First-Layer Self-Attention $\rightarrow$ Subsequent Cross-Attention: Observing that the first layer of cross-attention degenerates into mean aggregation, the authors targeted and modified it to self-attention, demonstrating a deep analysis of model behavior.
Hierarchical Aggregation (Mean Intra-Relation, then Max Inter-Relation): This addresses the imbalance in neighbor counts across different relation types in heterogeneous graphs, with Max keeping the salient signal of each relation type.
Pre-training Data Scale Reaches 150M+ Rows: The scale reaches the level of a foundation model, covering multiple domains and scenarios.

Limitations & Future Work¶

Dependence on Pre-training Data Quality: Some massive single-table data was excluded from pre-training due to severe distribution shifts from downstream RDBs; automatic selection of effective pre-training data is still to be explored.
Asymmetric Transfer Direction: Others-1 $\rightarrow$ Others-2 is effective, but the reverse is not, indicating that transfer success is highly dependent on the diversity of pre-training data composition.
High Computational Overhead: The training cost of a 4-layer MPNN + cross-attention module on large-scale graphs (AWS g6.48x instances) cannot be neglected.
Unexplored Text-Intense Scenarios: When text columns dominate the RDB, truncating to 512-dimensional text embeddings might be insufficient.
Regression Requires Extra Inverse Normalization: The pipeline of quantile normalization + pre-trained decoder is complex, and its adaptation to extreme values or heavy-tailed distributions needs verification.
Limited to Prediction Tasks: It does not cover other RDB-related tasks such as SQL generation or table QA.

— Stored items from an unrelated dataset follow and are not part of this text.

`src/rtl/conv1x1_arb.sv`:
```
`default_nettype none
// ============================================================================
// Module      : conv1x1_arb
// Description : Round-robin arbiter and bias-table front-end sharing a single
//               conv1x1 datapath among N_REQ requesters. Issues (x, w, bias)
//               with registered outputs, tracks requester IDs through the
//               datapath latency and returns tagged results.
// Revision    : 1.0 - initial release
// ============================================================================
module conv1x1_arb #(
    parameter int WIDTH  = 16,
    parameter int N_REQ  = 4,
    parameter int ID_W   = $clog2(N_REQ),
    parameter int DP_LAT = 1
) (
    input  logic                     clk,
    input  logic                     rst,
    input  logic [N_REQ-1:0]         req_valid,
    output logic [N_REQ-1:0]         req_ready,
    input  logic [N_REQ*WIDTH-1:0]   req_x,
    input  logic [N_REQ*WIDTH-1:0]   req_w,
    input  logic                     cfg_we,
    input  logic [ID_W-1:0]          cfg_id,
    input  logic [WIDTH-1:0]         cfg_bias,
    output logic                     dp_valid_in,
    output logic [WIDTH-1:0]         dp_x,
    output logic [WIDTH-1:0]         dp_w,
    output logic [WIDTH-1:0]         dp_b,
    input  logic [2*WIDTH-1:0]       dp_y,
    input  logic                     dp_valid_out,
    output logic                     resp_valid,
    output logic [ID_W-1:0]          resp_id,
    output logic [2*WIDTH-1:0]       resp_y,
    output logic                     proto_err
);

    // Round-robin pointer: first index searched on the next arbitration.
    logic [ID_W-1:0]            r_ptr;
    // Per-requester bias table.
    logic [WIDTH-1:0]           r_bias [N_REQ];
    // Tag pipeline; stage DP_LAT lines up with dp_valid_out.
    logic [DP_LAT:0]            r_tag_v;
    logic [DP_LAT:0][ID_W-1:0]  r_tag_id;

    logic                       w_grant_any;
    logic [ID_W-1:0]            w_grant_idx;
    logic [N_REQ-1:0]           w_grant_oh;
    logic [WIDTH-1:0]           w_sel_x;
    logic [WIDTH-1:0]           w_sel_w;
    logic [WIDTH-1:0]           w_sel_b;
    logic [ID_W:0]              w_cand;
    logic                       w_cfg_hit;
    logic [ID_W-1:0]            w_ptr_next;

    // Search upward from the pointer (mod N_REQ) for the first requester.
    always_comb begin
        w_grant_any = 1'b0;
        w_grant_idx = '0;
        w_cand      = '0;
        for (int k = 0; k < N_REQ; k++) begin
            w_cand = {1'b0, r_ptr} + (ID_W+1)'(k);
            if (w_cand >= (ID_W+1)'(N_REQ)) begin
                w_cand = w_cand - (ID_W+1)'(N_REQ);
            end
            if (!w_grant_any && req_valid[w_cand[ID_W-1:0]]) begin
                w_grant_any = 1'b1;
                w_grant_idx = w_cand[ID_W-1:0];
            end
        end
    end

    // Decode the winner to one-hot and mux its operands and bias.
    always_comb begin
        w_grant_oh = '0;
        w_sel_x    = '0;
        w_sel_w    = '0;
        w_sel_b    = '0;
        for (int i = 0; i < N_REQ; i++) begin
            if (w_grant_any && (w_grant_idx == ID_W'(i))) begin
                w_grant_oh[i] = 1'b1;
                w_sel_x       = req_x[i*WIDTH +: WIDTH];
                w_sel_w       = req_w[i*WIDTH +: WIDTH];
                w_sel_b       = r_bias[i];
            end
        end
    end

    // The grant is withheld while reset is held so no requester retires an op.
    assign req_ready  = rst ? '0 : w_grant_oh;
    assign w_cfg_hit  = cfg_we && ({1'b0, cfg_id} < (ID_W+1)'(N_REQ));
    assign w_ptr_next = (w_grant_idx == ID_W'(N_REQ-1)) ? '0 : (w_grant_idx + ID_W'(1));

    // Advance the pointer past the winner; hold it when nobody is granted.
    always_ff @(posedge clk or posedge rst) begin
        if (rst) begin
            r_ptr <= '0;
        end else if (w_grant_any) begin
            r_ptr <= w_ptr_next;
        end
    end

    // Bias table writes; out-of-range IDs are dropped. A same-edge grant
    // reads the old entry because the issue mux samples before this update.
    always_ff @(posedge clk or posedge rst) begin
        if (rst) begin
            for (int i = 0; i < N_REQ; i++) begin
                r_bias[i] <= '0;
            end
        end else if (w_cfg_hit) begin
            r_bias[cfg_id] <= cfg_bias;
        end
    end

    // Registered issue to the datapath; operands hold when idle.
    always_ff @(posedge clk or posedge rst) begin
        if (rst) begin
            dp_valid_in <= 1'b0;
            dp_x        <= '0;
            dp_w        <= '0;
            dp_b        <= '0;
        end else begin
            dp_valid_in <= w_grant_any;
            if (w_grant_any) begin
                dp_x <= w_sel_x;
                dp_w <= w_sel_w;
                dp_b <= w_sel_b;
            end
        end
    end

    // Shift the requester tag alongside the operation through the datapath.
    always_ff @(posedge clk or posedge rst) begin
        if (rst) begin
            r_tag_v  <= '0;
            r_tag_id <= '0;
        end else begin
            r_tag_v[0]  <= w_grant_any;
            r_tag_id[0] <= w_grant_idx;
            for (int k = 1; k <= DP_LAT; k++) begin
                r_tag_v[k]  <= r_tag_v[k-1];
                r_tag_id[k] <= r_tag_id[k-1];
            end
        end
    end

    // Capture datapath results with the aligned tag; untagged results map to ID 0.
    always_ff @(posedge clk or posedge rst) begin
        if (rst) begin
            resp_valid <= 1'b0;
            resp_id    <= '0;
            resp_y     <= '0;
        end else begin
            resp_valid <= dp_valid_out;
            if (dp_valid_out) begin
                resp_y  <= dp_y;
                resp_id <= r_tag_v[DP_LAT] ? r_tag_id[DP_LAT] : '0;
            end
        end
    end

    // Sticky error when a result and its tag disagree in either direction.
    always_ff @(posedge clk or posedge rst) begin
        if (rst) begin
            proto_err <= 1'b0;
        end else if (dp_valid_out != r_tag_v[DP_LAT]) begin
            proto_err <= 1'b1;
        end
    end

endmodule
`default_nettype wire

```
`config.mk`:
```
export PLATFORM = sky130hd
export DESIGN_NAME = conv1x1_arb
export DESIGN_NICKNAME = d
export VERILOG_FILES = /design/src/rtl/conv1x1_arb.sv
export SDC_FILE = /design/constraint.sdc
export NUM_CORES = 1
export LEC_CHECK = 0
export ABC_AREA = 1
export CORE_MARGIN = 2
export CORE_UTILIZATION = 47
export DETAILED_ROUTE_END_ITERATION = 12
export PLACE_DENSITY = 0.92
export SYNTH_ARGS = -nofsm -noshare
export SYNTH_HDL_FRONTEND = slang
export SYNTH_SLANG_ARGS = --single-unit
```
`constraint.sdc`:
```
create_clock -name clk -period 7.5 [get_ports clk]
set_input_delay 1.5 -clock clk [delete_from_list [all_inputs] [get_ports clk]]
set_output_delay 1.5 -clock clk [all_outputs]
set_load 0.03 [all_outputs]
```
==> results.md <==
- Status: complete, no violations
- H-tree level count: 4
- Xor/xnor share of the synthesized area: 0.103%
- Hold_buf cts: 0
- Final hold slack: 350 ps
- Top_reg_cell synth: dfrtp_1
- Non-filler instance count after layout: 1692
- Fin. Hold Viols: 0
- # rows: 49
- Post-synthesis cell type count: 25
- Placer Congestion: 0.862
- Ys Warns: 0
- Post-detailed-route count of antenna-violating nets: 0
- DRT Pass-1 Iters: 5
- Pwr Total: 6110 uW
- Post-synth top area share: 45.8%
- Gate Count Post-Synth: 1225
- Worst slew margin: 14.2%
- Share of layout cells above drive strength 1: 4.99%
- Area delta synth->final: 38.3%
- Fill count: 1453
- Setup crit end kind: primary output
- Ports: 275
- Post-synthesis sequential area ratio: 45.8%
- Clk Tree Root Cell: clkbuf_16
- Diodes inserted: 0
- Synth Area in Adders: 0.587%
- Post-DR wirelength/cell: 15.6 um
- Power share of the combinational group: 65.3%
- Largest family of logic cells by synthesized area: simple AND/OR/NAND/NOR gates
- Nets: 1640
- Final worst path period share: 78.5%
- RSZ-0062 raised after global routing: no
- Part of the power in registers: 20.3%
- Synth area leader: dfrtp_1
- Worst min path class: reg -> reg
- FFs w/ async S/R, synth: 100%
- Overflow after GRT: 0
- Final WL: 26.4 mm
- Worst Tran Pin Value: 1280 ps
- Critical path type: in -> out
- Vias in the first global route: 8333
- Placed cell count: 1660
- WP data arrival: 4390 ps
- Initial DRC Count: 822
- Pwr Density: 518 nW/um2
- Synth Area in Compound Gates: 6.84%
- Fin crit period: 5890 ps
- Cell area after synthesis: 8530 um2
- Starting density of the core: 47.6%
- Max-cap violation count: 0
- CTS tree: done
- Critical Path Start Type: primary input
- Fmax achieved: 170 MHz
- Port bufs: 274
- Core area: 17900 um2
- Internal power: 2930 uW
- TritonCTS Sinks: 156
- Most instantiated cells after synthesis: 513 x nand2_1, 156 x dfrtp_1, 133 x nand3_1
- Final HPWL from detailed placement: 17.3 mm
- Data required time of the worst path: 6000 ps
- Synth Area in Simple Gates: 34.4%
- Longest Clk Path Bufs: 2
- Net Sw Frac: 52.1%
- Setup TNS: 0 ps
- Clock share of power: 14.4%
- Max-slew violations: 0
- Via-per-instance ratio: 5.22
- Die width: 139 um
- Setup Viol. Count Final: 0
- Psw: 3190 uW
- CP max FO: 5
- Synth Net Count: 1415
- Count leader, synth: nand2_1
- PostCTS Resize Cnt: 0
- Static Leak: 0.00605 uW
- Post-CTS setup buffers: 0
- Maximum number of pins on one net before global-route repair: 92
- DRC: 0
- CTS buffer count: 17
- Clk_lat worst skew: 420 ps
- Antenna violations before repair: 0
- GRT Util Overall: 27.0%
- Full die area: 19200 um2
- #FFs+latches synth: 156
- Maximum vdd drop: 0.446 mV
- Largest cells by area after synthesis: dfrtp_1 46%, nand2_1 23%, nand3_1 7.8%, o21ai_0 5.9%, inv_1 5.6%
- Die height: 139 um
- Clk_skew: 6.60 ps
- Post-synth EDFFs: 0
- Synthesized area per cell: 6.96 um2
- Global-route wire length before repair: 41.7 mm
- Worst-path clk slew: 60 ps
- Proportion of synthesized area in mux cells: 0%
- Routed via count: 8832
[layout by cell type (no fill, tap or decap), drive strengths merged]
| master | synthesis | layout |
|---|---|---|
| clkbuf | 34 | 18 |
| ha | 4 | 4 |
| o2111ai | 1 | 1 |
| clkinvlp | 0 | 4 |
| buf | 43 | 9 |
| nor2 | 39 | 39 |
| nand3b | 6 | 6 |
| clkdlybuf4s50 | 0 | 274 |
| bufinv | 0 | 2 |
| nand4 | 13 | 13 |
| xor2 | 1 | 1 |
| clkinv | 16 | 19 |
| nand2 | 518 | 518 |
| or2 | 2 | 2 |
| nand3 | 134 | 134 |
| o21ai | 101 | 101 |
| inv | 144 | 149 |
| a21oi | 13 | 13 |
| dfrtp | 156 | 156 |
[area by class of cell]
type                    count  area [um2]  share of cell area, %
inverters                 160         608                   5.16
well taps                 229         287                   2.43
multi-input cells         832        3580                   30.4
clock inverters            14         161                   1.37
flip-flops and latches    156        3900                   33.1
clock buffers              18         439                   3.72
repair buffers            283        2810                   23.8
[through the flow]
| step | utilization [%] | worst slack, ps | cell area [um2] |
|---|---|---|---|
| 2_1_floorplan | - | 1790 | 8530 |
| 3_3_place_gp | 62.5 | 1730 | 11200 |
| 3_5_place_dp | 62.5 | 1660 | 11200 |
| 4_1_cts | 65.9 | 1640 | 11800 |
| 5_1_grt | 65.9 | 1480 | 11800 |
| 6_report | 65.9 | 1610 | 11800 |
[state kept, by name (all words and copies together) (netlist names)]
name / flops
r_bias: 64
dp_w: 16
resp_valid: 1
r_tag_v: 2
r_ptr: 2
r_tag_id: 4
dp_b: 16
resp_id: 2
proto_err: 1
dp_x: 16
resp_y: 32
[worst max-delay path, stage by stage]
cell	delay, ps
clkdlybuf4s50_1	480
inv_1	40
nand2_1	100
nand3_1	110
nand2_1	140
nor2_4	70
a21oi_1	150
or2_2	140
nand3_1	160
inv_1	160
ha_1	200
nand2_1	190
nor2_1	230
clkdlybuf4s50_1	710
[cell families (layout without fill, tap and decap cells)]
| kind of cell | count (synthesis) | in the layout |
|---|---|---|
| and+or+nand+nor | 712 | 712 |
| DFF | 156 | 156 |
| xor gates and xnor gates | 1 | 1 |
| buffers and inverters | 237 | 475 |
| adders and majority gates | 4 | 4 |
| AOI/OAI and AO/OA | 115 | 115 |
[final timing paths]
check | from | endpoint | slack (ps) | cells past startpoint
setup / recovery | req_valid[3] | req_ready[3] | 1610 | 14
min in group asynchronous | rst | r_bias[37] | 1790 | 2
hold / removal | r_tag_id[0] | r_tag_id[2] | 350 | 0
setup reg to reg | r_ptr[0] | dp_b[6] | 3540 | 16
hold reg to reg | r_tag_id[0] | r_tag_id[2] | 350 | 0
max in group asynchronous | rst | dp_x[7] | 4350 | 3
[power by group through the flow]
stage          clock (uW)  sequential, uW  combinational [uW]
2_1_floorplan           0            1510                2650
3_3_place_gp            0            1240                3810
3_5_place_dp            0            1250                3960
4_1_cts               889            1240                3990
5_1_grt               922            1260                4480
6_report              883            1240                3990
[routing by layer]
layer / part of all wire (%) / vias to the layer above / global-route usage [%]
met5: 0 / - / 0
met4: 3.9 / 0 / 11.1
met3: 8.9 / 84 / 5.90
met2: 48 / 463 / 44.7
met1: 39 / 4074 / 34.6
li1: - / 4211 / -
(Power assumes the default switching activity.)
==> patch, RTL diff (config.mk and constraints unchanged) <==
Put one more register stage on the output `proto_err`. The value now appears one clock later. The other outputs are not delayed to match.
--- a/src/rtl/conv1x1_arb.sv
+++ b/src/rtl/conv1x1_arb.sv
@@ -33,6 +33,8 @@
     output logic [2*WIDTH-1:0]       resp_y,
     output logic                     proto_err
 );
+
+    logic proto_err_s0;
 
     // Round-robin pointer: first index searched on the next arbitration.
     logic [ID_W-1:0]            r_ptr;
@@ -161,10 +163,14 @@
     // Sticky error when a result and its tag disagree in either direction.
     always_ff @(posedge clk or posedge rst) begin
         if (rst) begin
-            proto_err <= 1'b0;
+            proto_err_s0 <= 1'b0;
         end else if (dp_valid_out != r_tag_v[DP_LAT]) begin
-            proto_err <= 1'b1;
+            proto_err_s0 <= 1'b1;
         end
+    end
+
+    always_ff @(posedge clk) begin
+        proto_err <= proto_err_s0;
     end
 
 endmodule
Behaviour: not the same (Yosys sat finds a counterexample within 4 cycles, from zero or initial values and one cycle with rst high).
==> patch against the original RTL <==
  * Critical endpoint unchanged
  * Synthesized area rose by 0.23%
  * Cell area rose by 0.42%
  * Global-route usage rose by 0.26 points
  * Setup slack got worse by 0.18 ns
  * Largest power group unchanged
  * Sequential share of layout area barely moved
  * Wire length barely moved
  * Combinational power barely moved
  * Sequential cell count rose by 1
  * Power rose by 0.45%
==> patch: results <==
[power_and_ir_drop]
p_leak_nw = 6.07
peakVddDrop_uv = 472

[clock_network]
postCtsSetupBuffers = 0
clkSlewWorstSetupHoldPaths_ns = 0.06

[logic_synthesis]
ys_warn_count = 0
syn_nets = 1416
async_reset_ff_share_pct = 99.4
ys_seq_area_share_pct = 45.9
synth_area_leaders = "dfrtp_1 46%, nand2_1 23%, nand3_1 7.8%"
synthAdderAreaFrac_pct = 0.586
synth_compound_area_share_pct = 6.82
synthDistinctLibCells = 26
synthTopCellsByCount = "513 x nand2_1, 156 x dfrtp_1, 133 x nand3_1"
synth_xor_area_share_pct = 0.102

[finish]
drive_gt1_share_pct = 5.05
final_nets = 1642
top_regs = "r_bias: 64 flops, resp_y: 32 flops"

[global_route]
antenna_found_initial = 1
grt_max_degree = 89
grt_pass1_wl_um = 42500
grt_util_all_layers_pct = 27.2

[drt]
firstDrtPassIters = 8
wl_per_cell_um = 15.6
vias = 8740
drtIter0Drc = 563

[outcome]
status = "completed"

[critical_path]
cpPeakStageDelay_ns = 0.69
crit_slowest_cell = "clkdlybuf4s50_1"
crit_fanout = 42
crit_arrival_ns = 4.56

[sta]
tns_ns = 0
relSlewSlack_pct = 14.5
fin_worst_skew_ns = 0.00583

[place]
gp_congestion = 0.906
dp_hpwl_um = 17900
place_ws_ns = 1.44
[patch: changes by cell type after synthesis, sizes merged]
cell	delta
dfxtp	+1
[patch: cell type report]
type                       count  area, um^2
clock buffer                  18         439
clock inverter                14         184
fill                        1462        6060
inverter                     160         608
multi-input combinational    832        3580
sequential                   157        3920
tap                          229         287
timing repair buffer         284        2820
[patch: final timing paths]
path / startpoint / endpoint / slack [ns] / cells past startpoint
max: req_valid[0] / req_ready[3] / 1.44 / 11
min: r_tag_id[0] / r_tag_id[2] / 0.35 / 0
max reg2reg: r_ptr[0] / dp_w[0] / 3.65 / 16
min reg2reg: r_tag_id[0] / r_tag_id[2] / 0.35 / 0
max in group asynchronous: rst / dp_b[13] / 4.40 / 3
min in group asynchronous: rst / dp_w[0] / 1.71 / 2
[patch: worst max-delay path, delay by kind of cell]
| family | cells | cell delay [ns] |
|---|---|---|
| buffers and inverters | 4 | 1.44 |
| and+or+nand+nor | 4 | 1.00 |
| AOI/OAI and AO/OA | 2 | 0.40 |
| adders and majority gates | 1 | 0.21 |
[patch: power breakdown]
| group | internal (mW) | switching, mW | total [mW] |
|---|---|---|---|
| Sequential | 1.12 | 0.128 | 1.24 |
| Combinational | 1.31 | 2.68 | 3.99 |
| Clock | 0.541 | 0.365 | 0.906 |
| Total | 2.97 | 3.17 | 6.14 |
[patch: routing by layer]
metal  vias to the layer above  share of wire (%)  track usage [%]  wire length [um]
met2                       380                 49             46.7             12900
met1                      4059                 39             33.0             10400
met5                         -              0.049                0                13
met4                         2                4.5             13.0              1190
met3                        89                7.1             5.42              1880
li1                       4210                  -                -                 -
[patch: cells by family (layout without fill, tap and decap cells)]
logic type,Yosys count,after routing
and+or+nand+nor,712,712
buffers and inverters,237,476
DFF,157,157
AOI/OAI and AO/OA,115,115
adders and majority gates,4,4
xor gates and xnor gates,1,1
[patch: metrics by stage]
stage | power, mW | cell area [um^2] | instances
after floorplan | 4.17 | 8550 | 1226
after global placement | 5.08 | 11200 | 1662
after detailed placement | 5.22 | 11200 | 1662
after CTS | 6.14 | 11800 | 1694
after global routing | 6.71 | 11800 | 1694
final | 6.14 | 11800 | 1694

Single-Table Foundation Models (TransTab, XTab, UniTabE, TabPFN): These methods are restricted to single tables and cannot model multi-table relationships. Griffin extends this to RDBs.
RDB Graph Methods (RDBTOGRAPH, GFS, 4DBInfer, RelBench): These provide the RDB $\rightarrow$ Graph modeling paradigm but lack pre-training generalization capabilities.
Graph Foundation Models (OFA, UniGraph): Though these are graph foundation models, they focus on generic graphs and are not optimized for the tabular characteristics of RDBs.
Insight: Incorporating structured data (tables/relational databases) into the foundation model paradigm is a promising direction; the design concept of unified encoder + metadata embeddings is generalizable to other heterogeneous data sources.

Rating¶

Dimension	Score (1-5)	Description
Novelty	4	First RDB foundation model, defining a pioneering problem.
Technical Depth	4	Elaborated designs in encoder/MPNN/decoder.
Experimental Thoroughness	5	24 tasks + ablation + transfer analysis + raw data.
Writing Quality	4	Clear structure and rich figures/tables.
Value	4	Direct application value for enterprise-level RDB prediction scenarios.
Overall	4.2	A solid and systematic work, establishing an important baseline for the RDB foundation model direction.